### THE DATA ###

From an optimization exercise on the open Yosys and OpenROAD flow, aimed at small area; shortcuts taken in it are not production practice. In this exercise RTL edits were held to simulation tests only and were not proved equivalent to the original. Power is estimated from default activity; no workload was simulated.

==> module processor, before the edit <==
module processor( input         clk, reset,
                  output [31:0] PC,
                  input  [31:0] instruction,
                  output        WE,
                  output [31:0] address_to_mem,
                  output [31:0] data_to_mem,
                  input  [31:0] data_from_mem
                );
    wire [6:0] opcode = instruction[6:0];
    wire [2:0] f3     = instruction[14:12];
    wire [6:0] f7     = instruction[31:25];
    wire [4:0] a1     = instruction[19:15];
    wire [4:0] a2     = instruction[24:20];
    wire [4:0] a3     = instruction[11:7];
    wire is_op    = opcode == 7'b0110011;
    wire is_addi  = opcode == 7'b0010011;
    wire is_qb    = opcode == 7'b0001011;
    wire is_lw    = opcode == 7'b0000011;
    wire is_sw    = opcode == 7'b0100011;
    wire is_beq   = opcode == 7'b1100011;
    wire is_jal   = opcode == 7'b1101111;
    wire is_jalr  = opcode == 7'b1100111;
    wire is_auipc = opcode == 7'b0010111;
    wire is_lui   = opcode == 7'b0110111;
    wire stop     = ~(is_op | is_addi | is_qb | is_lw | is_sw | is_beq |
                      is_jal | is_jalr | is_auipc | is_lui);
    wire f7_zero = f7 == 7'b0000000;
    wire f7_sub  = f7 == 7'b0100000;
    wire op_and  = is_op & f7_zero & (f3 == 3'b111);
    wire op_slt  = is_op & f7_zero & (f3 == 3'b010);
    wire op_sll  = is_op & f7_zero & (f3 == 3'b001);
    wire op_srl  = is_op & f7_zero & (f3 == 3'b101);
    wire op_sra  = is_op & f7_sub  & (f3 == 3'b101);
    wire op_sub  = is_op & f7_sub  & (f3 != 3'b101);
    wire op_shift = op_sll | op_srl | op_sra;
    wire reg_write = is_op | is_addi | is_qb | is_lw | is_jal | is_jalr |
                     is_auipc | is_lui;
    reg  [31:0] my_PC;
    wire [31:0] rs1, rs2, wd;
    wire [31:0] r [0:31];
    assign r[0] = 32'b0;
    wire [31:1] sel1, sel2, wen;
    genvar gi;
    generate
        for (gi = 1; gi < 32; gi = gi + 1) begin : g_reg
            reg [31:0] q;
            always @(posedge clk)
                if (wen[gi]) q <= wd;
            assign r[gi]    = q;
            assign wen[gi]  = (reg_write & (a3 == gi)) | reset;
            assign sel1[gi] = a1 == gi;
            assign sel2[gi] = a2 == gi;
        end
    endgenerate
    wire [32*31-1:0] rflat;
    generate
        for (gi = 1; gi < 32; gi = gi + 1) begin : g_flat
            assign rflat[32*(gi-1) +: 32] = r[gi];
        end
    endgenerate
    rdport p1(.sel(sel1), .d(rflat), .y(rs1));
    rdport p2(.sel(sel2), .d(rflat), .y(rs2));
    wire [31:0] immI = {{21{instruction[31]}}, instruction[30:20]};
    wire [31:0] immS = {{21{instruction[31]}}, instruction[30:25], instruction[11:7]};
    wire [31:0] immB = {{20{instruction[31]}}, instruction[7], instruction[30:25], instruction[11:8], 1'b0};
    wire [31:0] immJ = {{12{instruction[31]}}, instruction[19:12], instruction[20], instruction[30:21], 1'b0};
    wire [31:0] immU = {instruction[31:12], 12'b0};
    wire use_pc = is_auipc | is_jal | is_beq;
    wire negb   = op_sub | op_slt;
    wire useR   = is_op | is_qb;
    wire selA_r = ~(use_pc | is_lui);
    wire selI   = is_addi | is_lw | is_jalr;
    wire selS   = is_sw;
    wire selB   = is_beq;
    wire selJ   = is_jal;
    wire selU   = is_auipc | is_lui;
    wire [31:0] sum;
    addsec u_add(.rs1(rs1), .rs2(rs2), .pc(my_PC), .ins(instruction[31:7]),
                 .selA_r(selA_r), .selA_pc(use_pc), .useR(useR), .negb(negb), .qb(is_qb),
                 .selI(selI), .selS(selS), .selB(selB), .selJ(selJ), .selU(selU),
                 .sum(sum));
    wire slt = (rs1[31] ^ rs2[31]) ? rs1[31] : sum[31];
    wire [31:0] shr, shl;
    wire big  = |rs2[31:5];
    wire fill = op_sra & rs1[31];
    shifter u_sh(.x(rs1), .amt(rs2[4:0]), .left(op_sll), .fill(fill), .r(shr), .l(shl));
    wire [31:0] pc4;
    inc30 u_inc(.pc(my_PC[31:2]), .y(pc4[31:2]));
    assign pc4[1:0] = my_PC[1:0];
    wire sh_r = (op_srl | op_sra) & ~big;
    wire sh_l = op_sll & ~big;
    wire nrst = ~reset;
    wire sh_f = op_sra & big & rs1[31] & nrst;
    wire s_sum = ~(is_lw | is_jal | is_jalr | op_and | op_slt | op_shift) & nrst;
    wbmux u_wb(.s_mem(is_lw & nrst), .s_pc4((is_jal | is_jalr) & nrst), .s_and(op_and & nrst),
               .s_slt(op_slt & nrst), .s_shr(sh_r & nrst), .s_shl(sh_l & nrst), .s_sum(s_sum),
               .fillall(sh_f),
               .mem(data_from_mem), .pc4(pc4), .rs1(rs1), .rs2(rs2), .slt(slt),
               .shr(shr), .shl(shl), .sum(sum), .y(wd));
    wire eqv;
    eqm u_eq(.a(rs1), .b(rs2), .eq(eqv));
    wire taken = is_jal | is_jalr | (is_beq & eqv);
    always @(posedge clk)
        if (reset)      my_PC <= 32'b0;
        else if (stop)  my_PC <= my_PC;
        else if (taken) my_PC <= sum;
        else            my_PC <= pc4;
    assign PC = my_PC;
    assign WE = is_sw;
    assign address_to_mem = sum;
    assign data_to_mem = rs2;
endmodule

###
### THE DATA ###

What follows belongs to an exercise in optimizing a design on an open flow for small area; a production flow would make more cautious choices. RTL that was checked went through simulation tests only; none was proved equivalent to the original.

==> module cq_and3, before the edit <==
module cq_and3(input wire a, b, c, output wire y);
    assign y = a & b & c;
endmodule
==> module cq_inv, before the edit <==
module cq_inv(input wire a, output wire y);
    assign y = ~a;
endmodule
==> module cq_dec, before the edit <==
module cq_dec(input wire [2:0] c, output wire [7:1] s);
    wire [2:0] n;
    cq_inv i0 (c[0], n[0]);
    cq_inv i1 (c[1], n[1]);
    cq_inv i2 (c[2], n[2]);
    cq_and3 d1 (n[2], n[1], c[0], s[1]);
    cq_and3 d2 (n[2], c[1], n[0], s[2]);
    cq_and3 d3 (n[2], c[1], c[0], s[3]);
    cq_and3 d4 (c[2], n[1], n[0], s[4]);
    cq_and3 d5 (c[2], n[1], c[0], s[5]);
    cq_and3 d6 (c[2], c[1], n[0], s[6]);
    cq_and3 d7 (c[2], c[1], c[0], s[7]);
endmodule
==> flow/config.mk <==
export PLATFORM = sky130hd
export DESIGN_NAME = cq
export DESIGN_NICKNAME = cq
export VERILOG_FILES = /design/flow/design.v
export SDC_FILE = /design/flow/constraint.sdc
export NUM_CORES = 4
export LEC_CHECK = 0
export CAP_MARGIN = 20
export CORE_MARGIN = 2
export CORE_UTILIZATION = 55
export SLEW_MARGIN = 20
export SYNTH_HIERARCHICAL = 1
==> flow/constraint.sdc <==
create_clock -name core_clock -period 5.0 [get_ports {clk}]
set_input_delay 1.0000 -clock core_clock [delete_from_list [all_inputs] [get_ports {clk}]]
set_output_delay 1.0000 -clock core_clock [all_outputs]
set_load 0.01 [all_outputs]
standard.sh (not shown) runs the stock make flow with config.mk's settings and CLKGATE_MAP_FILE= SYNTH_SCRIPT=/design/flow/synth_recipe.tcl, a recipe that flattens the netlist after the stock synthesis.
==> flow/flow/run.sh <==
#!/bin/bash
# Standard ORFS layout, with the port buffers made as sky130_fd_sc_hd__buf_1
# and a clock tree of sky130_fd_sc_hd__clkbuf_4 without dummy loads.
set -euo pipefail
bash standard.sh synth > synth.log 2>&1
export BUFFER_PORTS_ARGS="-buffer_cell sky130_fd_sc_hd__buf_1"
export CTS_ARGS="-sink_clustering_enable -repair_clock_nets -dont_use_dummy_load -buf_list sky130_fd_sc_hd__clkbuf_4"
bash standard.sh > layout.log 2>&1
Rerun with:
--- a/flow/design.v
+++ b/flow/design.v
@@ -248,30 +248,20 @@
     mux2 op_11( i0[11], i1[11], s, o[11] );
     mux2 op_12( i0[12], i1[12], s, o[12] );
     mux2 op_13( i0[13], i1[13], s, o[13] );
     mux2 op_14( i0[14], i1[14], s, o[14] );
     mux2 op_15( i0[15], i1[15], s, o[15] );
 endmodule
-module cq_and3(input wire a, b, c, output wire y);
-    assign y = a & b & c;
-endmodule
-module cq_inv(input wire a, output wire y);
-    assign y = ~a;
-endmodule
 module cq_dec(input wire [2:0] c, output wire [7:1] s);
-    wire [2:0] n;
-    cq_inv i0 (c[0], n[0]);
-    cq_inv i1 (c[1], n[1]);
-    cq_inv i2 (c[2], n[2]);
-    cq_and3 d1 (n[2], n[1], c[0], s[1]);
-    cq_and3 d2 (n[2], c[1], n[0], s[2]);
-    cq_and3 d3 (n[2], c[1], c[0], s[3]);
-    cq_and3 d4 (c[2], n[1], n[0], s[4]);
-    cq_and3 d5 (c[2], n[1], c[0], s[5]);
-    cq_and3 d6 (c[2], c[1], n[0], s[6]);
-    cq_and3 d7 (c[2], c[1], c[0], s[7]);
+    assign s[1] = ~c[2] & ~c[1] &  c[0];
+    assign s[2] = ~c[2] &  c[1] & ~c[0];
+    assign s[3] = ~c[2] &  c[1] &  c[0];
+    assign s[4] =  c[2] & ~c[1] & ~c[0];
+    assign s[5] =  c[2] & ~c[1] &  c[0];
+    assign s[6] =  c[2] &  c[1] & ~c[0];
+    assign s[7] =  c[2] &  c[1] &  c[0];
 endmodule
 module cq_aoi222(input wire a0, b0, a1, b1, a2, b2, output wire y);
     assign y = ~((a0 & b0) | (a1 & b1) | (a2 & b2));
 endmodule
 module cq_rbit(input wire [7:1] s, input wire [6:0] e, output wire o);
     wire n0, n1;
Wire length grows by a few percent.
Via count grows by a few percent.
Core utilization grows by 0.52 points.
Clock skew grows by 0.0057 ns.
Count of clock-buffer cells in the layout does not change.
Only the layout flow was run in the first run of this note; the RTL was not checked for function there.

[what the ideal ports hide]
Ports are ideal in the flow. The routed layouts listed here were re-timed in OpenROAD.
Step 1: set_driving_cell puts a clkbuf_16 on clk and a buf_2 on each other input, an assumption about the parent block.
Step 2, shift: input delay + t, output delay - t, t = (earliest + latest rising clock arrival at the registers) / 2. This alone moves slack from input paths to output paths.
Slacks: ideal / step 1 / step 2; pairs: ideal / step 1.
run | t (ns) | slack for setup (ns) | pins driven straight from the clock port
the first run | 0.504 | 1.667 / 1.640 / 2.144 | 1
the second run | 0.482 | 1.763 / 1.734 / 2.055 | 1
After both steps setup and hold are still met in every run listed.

###

# [WORK ITEM]
From the records above, copy each line that contains the word "taken".

# [SOLUTION TO THE PROBLEM]
From an optimization exercise on the open Yosys and OpenROAD flow, aimed at small area; shortcuts taken in it are not production practice. In this exercise RTL edits were held to simulation tests only and were not proved equivalent to the original. Power is estimated from default activity; no workload was simulated.
    wire taken = is_jal | is_jalr | (is_beq & eqv);
        else if (taken) my_PC <= sum;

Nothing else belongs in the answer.